An in vitro model for abnormal skeletal development in the lysosomal storage diseases.

Lysosomal storage diseases such as GM1-gangliosidosis are associated with skeletal abnormalities. Radiological and histological studies, both in human and corresponding animal models, indicate retarded bone formation. Since cartilage maturation leads to bone formation, we developed an in vitro system to study and compare the biological features of cartilage from dogs affected with GM1-gangliosidosis with age-matched controls. Costochondral chondrocytes were grown in monolayer and in agarose culture. Both affected and control cells dedifferentiated in monolayer; however, in agarose culture they re-expressed the chondrocytic phenotype. Cells from affected dogs were enlarged and contained numerous large vacuoles when compared with control cells. This morphology was similar to that seen in vivo. In addition, the affected cells appeared to have a reduction in mitosis and alcian blue staining proteoglycans.

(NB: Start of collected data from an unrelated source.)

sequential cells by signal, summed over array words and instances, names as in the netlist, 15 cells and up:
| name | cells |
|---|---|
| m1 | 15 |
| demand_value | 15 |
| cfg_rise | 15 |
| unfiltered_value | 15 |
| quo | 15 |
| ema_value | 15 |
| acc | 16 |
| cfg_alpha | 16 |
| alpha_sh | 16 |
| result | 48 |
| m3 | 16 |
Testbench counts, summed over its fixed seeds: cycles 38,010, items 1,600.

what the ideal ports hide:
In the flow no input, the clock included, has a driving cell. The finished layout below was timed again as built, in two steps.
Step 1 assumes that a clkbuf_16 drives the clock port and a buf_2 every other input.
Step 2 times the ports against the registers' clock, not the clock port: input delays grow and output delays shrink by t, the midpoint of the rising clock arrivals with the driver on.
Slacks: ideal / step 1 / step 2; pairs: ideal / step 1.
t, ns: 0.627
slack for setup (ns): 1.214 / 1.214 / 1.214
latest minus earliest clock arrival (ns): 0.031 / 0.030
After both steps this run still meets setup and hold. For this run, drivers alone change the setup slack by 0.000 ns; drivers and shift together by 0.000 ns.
Background: an optimization exercise with open tools, aiming at small area. Do not read the settings as production practice. In this exercise RTL edits were held to simulation tests only and were not proved equivalent to the original. No activity file was given, so power comes from the tool's default toggle rates.

--- design/flow/run.sh ---
#!/bin/bash
# synth_recipe.tcl (not shown) runs the flow's synth.tcl, then flattens the netlist and writes it again
# the make line also repeats each setting of config.mk as NAME=value (left out here)
make -C /OpenROAD-flow-scripts/flow DESIGN_CONFIG=/design/flow/config.mk WORK_HOME=/design/flow/orfs CLKGATE_MAP_FILE= SYNTH_SCRIPT=/design/flow/synth_recipe.tcl finish
--- design/flow/config.mk ---
export PLATFORM = sky130hd
export DESIGN_NAME = game_core
export DESIGN_NICKNAME = game_core
export VERILOG_FILES = /design/flow/design.v
export SDC_FILE = /design/flow/constraint.sdc
export NUM_CORES = 4
export LEC_CHECK = 0
export CAP_MARGIN = 20
export CORE_MARGIN = 2
export CORE_UTILIZATION = 40
export SLEW_MARGIN = 20
--- design/flow/constraint.sdc ---
create_clock -name core_clock -period 7.5 [get_ports {CLK_Scan}]
set_input_delay 1.5000 -clock core_clock [delete_from_list [all_inputs] [get_ports {CLK_Scan}]]
set_output_delay 1.5000 -clock core_clock [all_outputs]
set_load 0.01 [all_outputs]
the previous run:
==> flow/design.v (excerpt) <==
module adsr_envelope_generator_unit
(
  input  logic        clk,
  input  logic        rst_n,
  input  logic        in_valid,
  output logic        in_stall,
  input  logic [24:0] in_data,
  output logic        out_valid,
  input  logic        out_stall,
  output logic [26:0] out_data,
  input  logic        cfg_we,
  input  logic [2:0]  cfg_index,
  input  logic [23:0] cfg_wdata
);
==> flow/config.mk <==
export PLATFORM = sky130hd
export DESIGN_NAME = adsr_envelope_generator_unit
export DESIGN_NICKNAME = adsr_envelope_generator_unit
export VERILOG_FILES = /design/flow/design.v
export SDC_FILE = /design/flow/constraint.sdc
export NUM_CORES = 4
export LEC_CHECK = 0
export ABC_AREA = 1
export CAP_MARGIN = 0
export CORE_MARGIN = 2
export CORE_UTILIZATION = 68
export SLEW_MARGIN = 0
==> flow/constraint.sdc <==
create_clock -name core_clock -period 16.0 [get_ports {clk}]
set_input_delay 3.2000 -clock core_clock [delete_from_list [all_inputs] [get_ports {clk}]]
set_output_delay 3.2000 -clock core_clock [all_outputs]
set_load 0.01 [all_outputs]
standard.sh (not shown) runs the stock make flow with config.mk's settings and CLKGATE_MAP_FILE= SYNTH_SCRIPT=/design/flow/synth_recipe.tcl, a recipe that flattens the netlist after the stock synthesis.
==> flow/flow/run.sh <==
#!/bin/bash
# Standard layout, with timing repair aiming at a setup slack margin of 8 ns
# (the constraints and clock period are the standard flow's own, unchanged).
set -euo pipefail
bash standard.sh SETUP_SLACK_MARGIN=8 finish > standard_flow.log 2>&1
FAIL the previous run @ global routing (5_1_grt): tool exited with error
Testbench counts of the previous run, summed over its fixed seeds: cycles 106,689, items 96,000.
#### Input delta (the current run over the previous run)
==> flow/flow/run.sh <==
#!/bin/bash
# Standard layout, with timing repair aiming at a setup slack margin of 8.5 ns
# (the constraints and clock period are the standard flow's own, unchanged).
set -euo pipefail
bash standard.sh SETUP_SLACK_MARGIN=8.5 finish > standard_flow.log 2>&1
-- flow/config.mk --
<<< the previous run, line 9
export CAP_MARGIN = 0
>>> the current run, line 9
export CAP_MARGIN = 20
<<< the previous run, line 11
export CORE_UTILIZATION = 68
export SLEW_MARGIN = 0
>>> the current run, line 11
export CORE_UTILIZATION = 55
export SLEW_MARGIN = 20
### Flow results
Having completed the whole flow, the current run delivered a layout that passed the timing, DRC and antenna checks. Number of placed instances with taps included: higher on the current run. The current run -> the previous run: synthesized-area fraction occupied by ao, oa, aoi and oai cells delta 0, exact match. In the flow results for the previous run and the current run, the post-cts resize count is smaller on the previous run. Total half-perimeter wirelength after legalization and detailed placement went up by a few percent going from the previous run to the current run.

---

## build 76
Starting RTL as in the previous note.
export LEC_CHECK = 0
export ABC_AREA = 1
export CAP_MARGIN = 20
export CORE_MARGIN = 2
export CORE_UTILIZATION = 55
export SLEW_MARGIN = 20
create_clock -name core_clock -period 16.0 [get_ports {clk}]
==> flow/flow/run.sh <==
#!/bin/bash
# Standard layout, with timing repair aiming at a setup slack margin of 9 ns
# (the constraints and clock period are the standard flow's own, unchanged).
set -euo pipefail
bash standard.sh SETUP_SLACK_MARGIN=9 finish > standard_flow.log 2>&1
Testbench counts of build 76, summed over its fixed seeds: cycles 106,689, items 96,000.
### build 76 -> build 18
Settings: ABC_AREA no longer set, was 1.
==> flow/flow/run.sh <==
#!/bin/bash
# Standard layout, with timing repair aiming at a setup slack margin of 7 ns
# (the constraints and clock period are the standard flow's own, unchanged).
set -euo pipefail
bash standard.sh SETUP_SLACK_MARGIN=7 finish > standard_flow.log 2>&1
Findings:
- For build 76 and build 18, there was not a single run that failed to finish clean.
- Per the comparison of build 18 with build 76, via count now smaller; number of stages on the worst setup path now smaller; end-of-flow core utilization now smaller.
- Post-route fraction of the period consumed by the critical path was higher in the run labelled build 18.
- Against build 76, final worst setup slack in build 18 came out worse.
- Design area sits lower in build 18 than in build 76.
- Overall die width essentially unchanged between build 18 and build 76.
Source: an optimization exercise on an open RTL-to-GDS flow (aim: small area and a short achievable clock period). Production flows keep margins and buffers that such runs may drop.
At most, simulation tests tie the RTL to the original design; equivalence was not proved.

==> run a <==
==> flow/design.v (excerpt) <==
module sidAudioPath (
  input  logic               clk,
  input  logic               rst,
  input  logic               sampleValid,
  input  logic signed [11:0] voice0,
  input  logic signed [11:0] voice1,
  input  logic signed [11:0] voice2,
  input  logic [7:0]         env0,
  input  logic [7:0]         env1,
  input  logic [7:0]         env2,
  input  logic [2:0]         filterRoute,
  input  logic [1:0]         mode,
  input  logic [15:0]        coef,
  input  logic [3:0]         volume,
  output logic signed [15:0] audioOut,
  output logic               audioValid
);
  logic val1, val2, val3, val4, val5, val6;
  logic rst_r;   
  always_ff @(posedge clk) begin
    val1       <= sampleValid & ~rst;
    val2       <= val1 & ~rst;
    val3       <= val2 & ~rst;
    val4       <= val3 & ~rst;
    val5       <= val4 & ~rst;
    val6       <= val5 & ~rst;
    audioValid <= val6 & ~rst;
    rst_r      <= rst;
  end
  logic [11:0] nv0_1, nv1_1, nv2_1;   
  wire  [11:0] v0_1 = ~nv0_1, v1_1 = ~nv1_1, v2_1 = ~nv2_1;
  logic [7:0]  e0_1, e1_1, e2_1;
  logic [2:0]  rt_1;
  logic [15:0] coef_r;
  logic [1:0]  mode_r;
  logic [3:0]  vol_r;
  always_ff @(posedge clk) begin
  ...
export LEC_CHECK = 0
export ABC_AREA = 1
export CAP_MARGIN = 20
export CORE_MARGIN = 2
export CORE_UTILIZATION = 40
export SLEW_MARGIN = 20
create_clock -name core_clock -period 20.0 [get_ports {clk}]
standard.sh (not shown) runs the stock make flow with config.mk's settings and CLKGATE_MAP_FILE= SYNTH_SCRIPT=/design/flow/synth_recipe.tcl, a recipe that flattens the netlist after the stock synthesis.
==> flow/flow/run.sh <==
#!/bin/bash
# The standard layout with two changes in how it is made (the SDC is unchanged):
#  - after the standard synthesis, flow/invopt.py re-places the netlist's inverters around
#    its full adders and XOR gates (a full adder is self-dual, so each may compute the
#    complements of its outputs from complemented inputs; an XOR gate absorbs an inverted
#    input by becoming an XNOR); registers and all other cells are left as they are;
#  - the resizer's setup repair aims at a shorter period than the 20 ns constraint: paths
#    with less than MARGIN ns of slack are sized up and buffered.
set -euo pipefail
MARGIN=$(cat flow/margin.txt)
R=orfs/results/sky130hd/sidAudioPath/base
bash standard.sh synth > synth.log 2>&1
cp $R/1_2_yosys.v $R/1_2_yosys_std.v
python3 flow/invopt.py $R/1_2_yosys_std.v $R/1_2_yosys.v > invopt.log 2>&1
touch $R/1_2_yosys.v
bash standard.sh SETUP_SLACK_MARGIN=$MARGIN finish > standard.log 2>&1
==> flow/flow/margin.txt <==
14.5
Other scripts of this flow, unchanged in this note and not shown: flow/flow/invopt.py
==> run b: changes against run a <==
--- a/flow/design.v
+++ b/flow/design.v
@@ -59,16 +59,16 @@
     coef_r <= coef;
     mode_r <= mode;
     vol_r  <= volume;
   end
   logic [8:0] kb_none, kb_ntwo, kb_nneg;   
   wire [8:0] kb_one = ~kb_none, kb_two = ~kb_ntwo, kb_neg = ~kb_nneg;
-  logic [14:0] Cp_r;   
+  wire [14:0] Cp_r;   
   wire cpCorr = (~coef_r[0] & (|coef_r)) | (coef_r[0] & coef_r[15]);
+  assign Cp_r = coef_r[15:1] - {14'd0, cpCorr};
   always_ff @(posedge clk) begin
-    Cp_r <= coef_r[15:1] - {14'd0, cpCorr};
     kb_none[0] <= ~(coef_r[0] ^ 1'b0); kb_ntwo[0] <= ~((coef_r[1] & ~coef_r[0] & ~1'b0) | (~coef_r[1] & coef_r[0] & 1'b0)); kb_nneg[0] <= ~(~coef_r[1] & (coef_r[0] | 1'b0));
     kb_none[1] <= ~(coef_r[2] ^ coef_r[1]); kb_ntwo[1] <= ~((coef_r[3] & ~coef_r[2] & ~coef_r[1]) | (~coef_r[3] & coef_r[2] & coef_r[1])); kb_nneg[1] <= ~(~coef_r[3] & (coef_r[2] | coef_r[1]));
     kb_none[2] <= ~(coef_r[4] ^ coef_r[3]); kb_ntwo[2] <= ~((coef_r[5] & ~coef_r[4] & ~coef_r[3]) | (~coef_r[5] & coef_r[4] & coef_r[3])); kb_nneg[2] <= ~(~coef_r[5] & (coef_r[4] | coef_r[3]));
     kb_none[3] <= ~(coef_r[6] ^ coef_r[5]); kb_ntwo[3] <= ~((coef_r[7] & ~coef_r[6] & ~coef_r[5]) | (~coef_r[7] & coef_r[6] & coef_r[5])); kb_nneg[3] <= ~(~coef_r[7] & (coef_r[6] | coef_r[5]));
     kb_none[4] <= ~(coef_r[8] ^ coef_r[7]); kb_ntwo[4] <= ~((coef_r[9] & ~coef_r[8] & ~coef_r[7]) | (~coef_r[9] & coef_r[8] & coef_r[7])); kb_nneg[4] <= ~(~coef_r[9] & (coef_r[8] | coef_r[7]));
     kb_none[5] <= ~(coef_r[10] ^ coef_r[9]); kb_ntwo[5] <= ~((coef_r[11] & ~coef_r[10] & ~coef_r[9]) | (~coef_r[11] & coef_r[10] & coef_r[9])); kb_nneg[5] <= ~(~coef_r[11] & (coef_r[10] | coef_r[9]));
==> flow/flow/margin.txt (replaced) <==
15.0
==> comparison table <==
quantity                                             run a                 run b
Status                    no timing/DRC/antenna violations  no timing/DRC/antenna violations
Initial cell density of the core                     0.404                 0.402
Max Fclk                                         0.190 GHz             0.198 GHz
Area of placed instances                         39100 µm²             38600 µm²
RR Endpoint                            nlp[7]$_SDFFE_PP1P_  nlp[14]$_SDFFE_PP1P_
Non-clock buffers, area share                       0.0384                0.0555
Layout cells sized above 1                          0.0666                 0.129
Number of sequential storage elements                  397                   382
Synthesized area per cell                         8.94 µm²              9.01 µm²
Met3 GRT Util                                       0.0316                0.0321
Via-to-Cell Ratio                                     5.20                  5.28
Iter 0 DRT Violations                                 2089                  1987
Die Outline Area                                 95200 µm²             94000 µm²
CP peak stage delay                                 300 ps                330 ps
Source: an optimization exercise on an open RTL-to-GDS flow (aim: small area and a short achievable clock period). Production flows keep margins and buffers that such runs may drop. Only simulation tests tie the RTL to the original design; equivalence was not proved. Power figures rest on the tool's default switching activity, not on a simulated workload.

Setup of build 92:
==> flow/design.v <==
`timescale 1ns/1ps
module counter_table_top (
    input  logic        clock,
    input  logic        rst_n,
    input  logic        upd_valid,
    input  logic [7:0]  upd_key,
    input  logic [7:0]  upd_incr,
    input  logic        query_valid,
    input  logic [5:0]  query_entry,
    output logic        init_done,
    output logic        resp_valid,
    output logic [31:0] resp_data
);
    logic [511:0] tbl [4];
    logic clr;
    logic run;
    always_ff @(posedge clock) begin
        clr <= !rst_n;
    end
    assign init_done = !clr;
    assign run       = rst_n && !clr;    
    logic       a_v;
    logic [7:0] a_key, a_inc;
    logic [7:0] a_rq [4];
    logic       a_s1, a_s2;              
    logic [3:0] a_sq;                    
    logic       b_v;
    logic [7:0] b_key, b_nv;
    logic [7:0] c_nv;
    logic       h1, h2;
    assign h1 = a_v && (upd_key == a_key);    
    assign h2 = b_v && (upd_key == b_key);    
    always_ff @(posedge clock) begin
        if (!rst_n) begin
            a_v <= 1'b0;
        end else begin
            a_v <= upd_valid && !clr;
        end
        a_s1  <= h1;
        a_s2  <= !h1 && h2;
        for (int g = 0; g < 4; g++) begin
            a_sq[g] <= !h1 && !h2 && (upd_key[7:6] == g[1:0]);
        end
        a_key <= upd_key;
        a_inc <= upd_incr;
        for (int g = 0; g < 4; g++) begin
            a_rq[g] <= tbl[g][upd_key[5:0]*8 +: 8];
        end
    end
    logic [7:0] a_nv;
    always_comb begin
        a_nv = ({8{a_s1}} & (b_nv + a_inc))
             | ({8{a_s2}} & (c_nv + a_inc));
        for (int g = 0; g < 4; g++) begin
            a_nv = a_nv | ({8{a_sq[g]}} & (a_rq[g] + a_inc));    
        end
    end
    logic [7:0] b_ehi;    
    logic [7:0] b_elo;    
    logic [3:0] b_ln;     
    always_ff @(posedge clock) begin
        if (!rst_n) begin
            b_v  <= 1'b0;
            b_ln <= '0;
        end else begin
            b_v  <= a_v;
            for (int l = 0; l < 4; l++) begin
                b_ln[l] <= a_v && (a_key[1:0] == l[1:0]);
            end
        end
        for (int i = 0; i < 8; i++) begin
            b_ehi[i] <= (a_key[7:5] == i[2:0]);
            b_elo[i] <= (a_key[4:2] == i[2:0]);
        end
        b_key <= a_key;
        b_nv  <= a_nv;
        c_nv  <= b_nv;
    end
    logic [63:0] wr_entry;
    logic [3:0]  wr_lane;
    logic [7:0]  wr_data;
    always_comb begin
        for (int e = 0; e < 64; e++) begin
            wr_entry[e] = clr || (b_ehi[e / 8] && b_elo[e % 8]);
        end
        for (int l = 0; l < 4; l++) begin
            wr_lane[l] = clr || b_ln[l];
        end
        wr_data = clr ? 8'h00 : b_nv;
    end
    always_ff @(posedge clock) begin
        for (int c = 0; c < 256; c++) begin
            if (wr_entry[c / 4] && wr_lane[c % 4]) begin
                tbl[c / 64][(c % 64)*8 +: 8] <= wr_data;
            end
        end
    end
    logic        q_v;
    logic [1:0]  q_g;
    logic [31:0] q_d [4];
    logic        q_f2h, q_f1h;   
    logic [1:0]  q_f2l, q_f1l;
    logic [7:0]  q_f2d;
    logic [31:0] q_sel;
    always_ff @(posedge clock) begin
        if (!rst_n) begin
            q_v <= 1'b0;
            resp_valid <= 1'b0;
        end else begin
            q_v <= query_valid && !clr;
            resp_valid <= q_v;
        end
        q_g <= query_entry[5:4];
        for (int g = 0; g < 4; g++) begin
            q_d[g] <= tbl[g][query_entry[3:0]*32 +: 32];
        end
        q_f2h <= b_v && (b_key[7:2] == query_entry);
        q_f2l <= b_key[1:0];
        q_f2d <= b_nv;
        q_f1h <= a_v && (a_key[7:2] == query_entry);
        q_f1l <= a_key[1:0];
    end
    always_comb begin
        q_sel = q_d[q_g];
        for (int l = 0; l < 4; l++) begin
            if (q_f1h && (q_f1l == l[1:0])) begin
                q_sel[l*8 +: 8] = b_nv;            
            end else if (q_f2h && (q_f2l == l[1:0])) begin
                q_sel[l*8 +: 8] = q_f2d;           
            end
        end
    end
    always_ff @(posedge clock) begin
        resp_data <= q_sel;
    end
endmodule
make LEC_CHECK=0 ABC_CLOCK_PERIOD_IN_PS=2200 CAP_MARGIN=20 CORE_MARGIN=2 CORE_UTILIZATION=55 CTS_CLUSTER_DIAMETER=60 CTS_CLUSTER_SIZE=30 SETUP_SLACK_MARGIN=2.1 SLEW_MARGIN=20 finish   # period 4.5 ns
run.sh (not shown) runs the stock make flow with config.mk's settings and CLKGATE_MAP_FILE= SYNTH_SCRIPT=/design/flow/synth_recipe.tcl, a recipe that flattens the netlist after the stock synthesis.
--- input diff build 92..build 74 ---
Settings: CORE_UTILIZATION now 60, was 55; SETUP_SLACK_MARGIN now 2.25, was 2.1.
### Flow results
The flow did not stop early for build 74: all stages ran, and the layout cleared the timing, DRC and antenna checks.
Of the two candidates, build 92 has the worse clock power and build 74 the better one.
Diff build 74..build 92 | detailed-routing iteration count for the pre-antenna-repair pass | unchanged
Compare build 92 and build 74 | wire length lower: build 74
Compared with build 92, build 74 shows arrival time reported for the critical path endpoint lower by 0.22 ns.
Re largest voltage drop on the vdd net: build 92 and build 74 aren't equal, and the lower value belongs to build 92.
Compare build 92 and build 74 | clock latency at the later pin of the worst-skew pair lower: build 74
Compared with build 92, build 74 has extra setup slack.
Run comparison: build 74 termination of the worst setup path tbl[2][65]; build 92 termination of the worst setup path tbl[0][138]
The run showing the smaller global-route wire length before repair is build 74.
Build 74 reports a lower area of the core region than build 92 does.
Setup changes, build 74 to build 17
Settings: CTS_CLUSTER_SIZE: 30 -> 38; CTS_CLUSTER_DIAMETER: 60 -> 50.
Notes after the runs:
The final layouts of build 74 and build 17 pass the timing, DRC and antenna checks.
Compared to build 74, build 17 has wire length about 0.65% higher.
Diff build 74 -> build 17: via count has increased, length of routed met3 wiring increased by about 5% relative to the old numbers.
Setup slack in build 17 is larger than in build 74.
Build 17 vs build 74 — buffer count excluding the clock tree in the final layout rose 8.
Between build 74 and build 17, the flow reports number of clock buffers in the layout increasing by more than 10%.
The number of nets in the layout number comes out higher for build 17 vs build 74.

* * *

// counter_table_top: RTL as listed in full above, without the edits since
export LEC_CHECK = 0
export ABC_CLOCK_PERIOD_IN_PS = 2000
export CAP_MARGIN = 20
export CORE_MARGIN = 2
export CORE_UTILIZATION = 60
export CTS_CLUSTER_DIAMETER = 70
export CTS_CLUSTER_SIZE = 38
export SETUP_SLACK_MARGIN = 2.25
export SLEW_MARGIN = 20
create_clock -name core_clock -period 4.5 [get_ports {clock}]
The starting point finished with timing, DRC and antenna clean.
Edit:
Settings changed: ABC_CLOCK_PERIOD_IN_PS 2000 to 2200, CORE_UTILIZATION 60 to 65.
The new run ran to the end with no violations.
Global-route usage is higher by 3.0 points.
Via count went up by about 1.2%.
Fmax barely changes.
Core utilization came out higher by 5.3 points.
Sequential power is about the same.
Final cell count fell by about 2.4%.
Power barely changes.
Synthesized cell count stays the same.
Edit:
Settings changed: CORE_UTILIZATION 65 to 60, CTS_CLUSTER_DIAMETER 70 to 60, CTS_CLUSTER_SIZE 38 to 30, TNS_END_PERCENT set to 10.
After rerunning:
- The changed run ran to the end with no violations
- sequential share of layout area shrinks by 0.32 points
- non-clock buffer count is lower by 3
- wire length came out higher by 0.70%
- clock skew decreases by 0.0093 ns
- power came out higher by 2.8%

## afterwards: timing with drivers on the ports
The results above use ideal ports. As a check the final layouts listed here were re-extracted and re-timed, cells and wires unchanged. Step 1, drivers: a clkbuf_16 drives clock and a buf_2 each remaining input, both assumed. Step 2, shift: input delay + t, output delay - t, t = (earliest + latest rising clock arrival at the registers) / 2. This alone moves slack from input paths to output paths. a / b / c = ideal / step 1 / step 2; a / b = the first two.
| run | shift t [ns] | setup WS [ns] | worst setup path after step 2 | clock arrival spread, ns | cell pins on the clock port's net |
|---|---|---|---|---|---|
| build 92 | 0.972 | 1.991 / 1.881 / 0.908 | input to register | 0.049 / 0.049 | 1 |
| build 74 | 0.935 | 2.025 / 1.968 / 1.041 | input to register | 0.037 / 0.036 | 1 |
| build 17 | 0.951 | 2.031 / 1.950 / 1.057 | input to register | 0.036 / 0.036 | 1 |
| the first run of note 2 | 0.915 | 2.071 / 1.984 / 1.077 | input to register | 0.036 / 0.036 | 1 |
| the second run of note 2 | 0.901 | 2.073 / 2.013 / 1.112 | input to register | 0.056 / 0.056 | 1 |
| the third run of note 2 | 0.938 | 2.032 / 1.933 / 0.996 | input to register | 0.045 / 0.045 | 1 |
After both steps setup and hold are still met in every run listed. For build 92, which loses most, drivers alone change the setup slack by -0.110 ns; drivers and shift together by -1.083 ns.
This design comes from an exercise in tuning for small area, a short achievable clock period and few clock cycles per item on the open sky130 flow, not from production work.
Function was checked by simulation only, so behaviour that the tests miss may differ from the original.
No activity file was given, so power comes from the tool's default toggle rates.

===== design.v =====
package tts_pkg;
   localparam int DEF_MAX_ENTRIES = 16;
   localparam logic [63:0] KERNEL_ROOT_RESET = 64'h0;
   localparam logic [63:0] BOOT_STACK_RESET  = 64'h0000_0000_0009_F000;
   localparam int CSR_ADDR_W = 4;
   localparam logic CSR_KERNEL_ROOT = 1'b0;
   localparam logic CSR_BOOT_STACK  = 1'b1;
   localparam logic [2:0] OP_TICK    = 3'd0;
   localparam logic [2:0] OP_IRQ     = 3'd1;
   localparam logic [2:0] OP_BLOCK   = 3'd2;
   localparam logic [2:0] OP_UNBLOCK = 3'd3;
   localparam logic [2:0] OP_EXIT    = 3'd4;
   localparam logic [2:0] OP_ADD     = 3'd5;
   typedef enum logic [1:0] {
      TS_READY      = 2'd0,
      TS_RUNNING    = 2'd1,
      TS_BLOCKED    = 2'd2,
      TS_TERMINATED = 2'd3
   } thr_state_type;
   typedef struct packed {
      logic [2:0]  op;
      logic [63:0] current_context;
      logic [63:0] new_context;
      logic [63:0] new_stack_top;
      logic [63:0] new_space_root;
   } req_item_type;
   typedef struct packed {
      logic        switched;
      logic [3:0]  thread_index;
      logic [63:0] resume_context;
      logic [63:0] kernel_stack;
      logic [63:0] space_root;
      logic        status;
      logic [4:0]  thread_count;
   } rsp_item_type;
   typedef struct packed {
      logic [63:0] kernel_root;
      logic [63:0] boot_stack_top;
   } cfg_type;
   typedef struct packed {
      logic exec;
   } cmd_type;
endpackage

Cultures from affected animals contained fewer cells positive for alkaline phosphatase activity. Both affected and control cells expressed collagen types I and II and were positive for the lectin Ricinus communis agglutinin-I. However, the staining of the control culture for type II collagen was more prominent than in the affected cells. These findings suggest that culture of chondrocytes in agarose may be a useful method for studying the biology of cartilage which leads to skeletal abnormalities in lysosomal storage diseases.